The Lizard writes Go. The Lizard sends HTML from the server. The browser says “okay.” There is no step three.

“The machines have 8GB of RAM. React is using 6GB of it. The remaining 2GB is split between Windows, Outlook, and the user’s will to live.”
— riclib, The Copper List Rides Again

The Escape Velocity

riclib wrote JavaScript once. Or rather, riclib existed in a world where JavaScript was the gravity well from which no web developer could escape. The escape required Go — a language with one way to write a for loop, no generics (until recently, and even then, grudgingly), and a compiler that produces a single binary you deploy with scp.

The escape was documented across twenty-three episodes of the V3 Saga, in which reactive signals orphaned themselves at the root level, component namespacing happened at render time not patch time, and SSE-patched content arrived after the train had left the station.
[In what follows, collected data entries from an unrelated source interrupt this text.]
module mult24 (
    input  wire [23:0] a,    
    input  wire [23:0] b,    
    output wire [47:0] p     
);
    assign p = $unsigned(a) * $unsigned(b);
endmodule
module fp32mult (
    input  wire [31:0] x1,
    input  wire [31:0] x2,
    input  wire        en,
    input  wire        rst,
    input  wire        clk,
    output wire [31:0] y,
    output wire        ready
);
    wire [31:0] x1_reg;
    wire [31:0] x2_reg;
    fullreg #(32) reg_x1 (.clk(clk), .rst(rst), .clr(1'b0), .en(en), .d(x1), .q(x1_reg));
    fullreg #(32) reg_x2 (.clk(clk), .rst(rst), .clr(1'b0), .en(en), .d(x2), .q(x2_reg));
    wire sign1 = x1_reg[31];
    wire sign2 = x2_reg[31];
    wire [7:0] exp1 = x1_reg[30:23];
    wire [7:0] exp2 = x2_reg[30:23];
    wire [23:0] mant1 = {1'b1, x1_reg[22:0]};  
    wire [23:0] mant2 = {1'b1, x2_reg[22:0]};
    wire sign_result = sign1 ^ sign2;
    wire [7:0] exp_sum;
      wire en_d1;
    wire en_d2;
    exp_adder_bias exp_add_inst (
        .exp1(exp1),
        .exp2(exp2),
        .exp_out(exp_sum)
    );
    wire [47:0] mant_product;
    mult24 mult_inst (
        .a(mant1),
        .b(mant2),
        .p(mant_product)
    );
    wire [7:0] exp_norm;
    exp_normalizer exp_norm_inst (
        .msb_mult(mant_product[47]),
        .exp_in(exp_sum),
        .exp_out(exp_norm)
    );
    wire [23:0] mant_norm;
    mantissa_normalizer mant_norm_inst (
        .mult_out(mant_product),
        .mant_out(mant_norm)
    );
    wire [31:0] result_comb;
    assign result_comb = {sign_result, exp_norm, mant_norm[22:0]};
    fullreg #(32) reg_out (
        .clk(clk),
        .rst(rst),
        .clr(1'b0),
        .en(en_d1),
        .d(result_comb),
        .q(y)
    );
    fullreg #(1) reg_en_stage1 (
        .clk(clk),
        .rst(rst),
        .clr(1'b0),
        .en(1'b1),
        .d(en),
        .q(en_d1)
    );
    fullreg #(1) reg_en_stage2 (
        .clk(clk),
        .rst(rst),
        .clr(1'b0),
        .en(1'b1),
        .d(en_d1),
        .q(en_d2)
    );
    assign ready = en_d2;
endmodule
## mac_16bit
module mac_16bit(out_rounded,md,mr,clk,rst);
output reg [26:0] out_rounded;
input [15:0] md,mr;               
input clk,rst;
reg [15:0] MD,MR;
reg [39:0] acc;
wire [39:0] mult_out;
wire [17:0] PP0,PP1,PP2,PP3,PP4,PP5,PP6,PP7,PP8;
reg [31:0] PP0_reg,PP1_reg,PP2_reg,PP3_reg,PP4_reg,PP5_reg,PP6_reg,PP7_reg,PP8_reg;
wire [31:0] PP0_FULL,PP1_FULL,PP2_FULL,PP3_FULL,PP4_FULL,PP5_FULL,PP6_FULL,PP7_FULL,PP8_FULL;
wire [7:0] neg;
wire [31:0] sum0,carry0,sum1,carry1,sum2,carry2,sum3,carry3,sum4,carry4,sum5,carry5,sum6,carry6;
wire [39:0] new_acc;
reg [2:0] setup_count;
reg setup_completed;
reg [8:0] count;
generatePartialProducts PP(.PP0(PP0),.PP1(PP1),.PP2(PP2),.PP3(PP3),.PP4(PP4),.PP5(PP5),.PP6(PP6),.PP7(PP7),.PP8(PP8),.neg(neg),.MD(MD),.MR(MR));
genvar i;
assign PP0_FULL[16:0] = PP0;
for(i=31; i>16; i=i-1) begin
  assign PP0_FULL[i] = PP0_FULL[16];
end
assign PP1_FULL[18:2] = PP1;
for(i=31; i>18; i=i-1) begin
  assign PP1_FULL[i] = PP1_FULL[18];
end
assign PP1_FULL[1] = 1'b0;
assign PP1_FULL[0] = neg[0];
assign PP2_FULL[20:4] = PP2;
for(i=31; i>20; i=i-1) begin
  assign PP2_FULL[i] = PP2_FULL[20];
end
assign PP2_FULL[3] = 1'b0;
assign PP2_FULL[2] = neg[1];
for(i=0; i<2; i=i+1) begin
  assign PP2_FULL[i] = 1'b0;
end
assign PP3_FULL[22:6] = PP3;
for(i=31; i>22; i=i-1) begin
  assign PP3_FULL[i] = PP3_FULL[22];
end
assign PP3_FULL[5] = 1'b0;
assign PP3_FULL[4] = neg[2];
for(i=0; i<4; i=i+1) begin
  assign PP3_FULL[i] = 1'b0;
end
assign PP4_FULL[24:8] = PP4;
for(i=31; i>24; i=i-1) begin
  assign PP4_FULL[i] = PP4_FULL[24];
end
assign PP4_FULL[7] = 1'b0;
assign PP4_FULL[6] = neg[3];
for(i=0; i<6; i=i+1) begin
  ...
Size in the first run: about 260 flip-flops, about 0.020 mm² of cells after synthesis.
clock: 3.45 ns
lec_check: 0
cap_margin: 40
core_margin: 2
core_utilization: 72
cts_cluster_diameter: 260
cts_cluster_size: 15
place_density_lb_addon: 0.15
setup_slack_margin: 0.99
slew_margin: 20
run.sh (not shown) runs the stock make flow with config.mk's settings and CLKGATE_MAP_FILE=.
The baseline finished but failed the layout checks on setup timing.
Twenty-three windmills. Twenty-three windmills that were windmills.

The conclusion, arrived at by fighting every JavaScript-adjacent approach until the fighting itself became the lesson:

“The V3 experiment was not a failure. It was an education.”
— riclib, The Framework That Wasn’t, or The Night the Squirrel’s Manifesto Shipped as Six Lines of HTMX

The education’s curriculum: you cannot retrofit server-authoritative architecture onto a client-authoritative language without the architecture noticing, and objecting, and orphaning your signals at 1:47 AM.

The Poor Man’s Signals

The final indignity to JavaScript’s dominion came when the entire concept of reactive client-side state management — signals, stores, observables, the works — was replaced by HTTP headers.

Headers. Sent on every HTMX request. Read by the server. Used to render the correct HTML. No signals. No cleanup. No orphans. No 847 orphaned signals after eight hours of sidebar clicking.

“Poor man’s signals.”
— The Lizard, summarizing an architecture that replaced the entire JavaScript state management ecosystem with data-solid-* attributes and an if statement, The Poor Man’s Signals

Adding a new “signal”: set a data attribute on body, read it in the handler. There is no step three. The JavaScript ecosystem has been looking for step three for fifteen years. Step three does not exist. Step three was the friends we didn’t need along the way.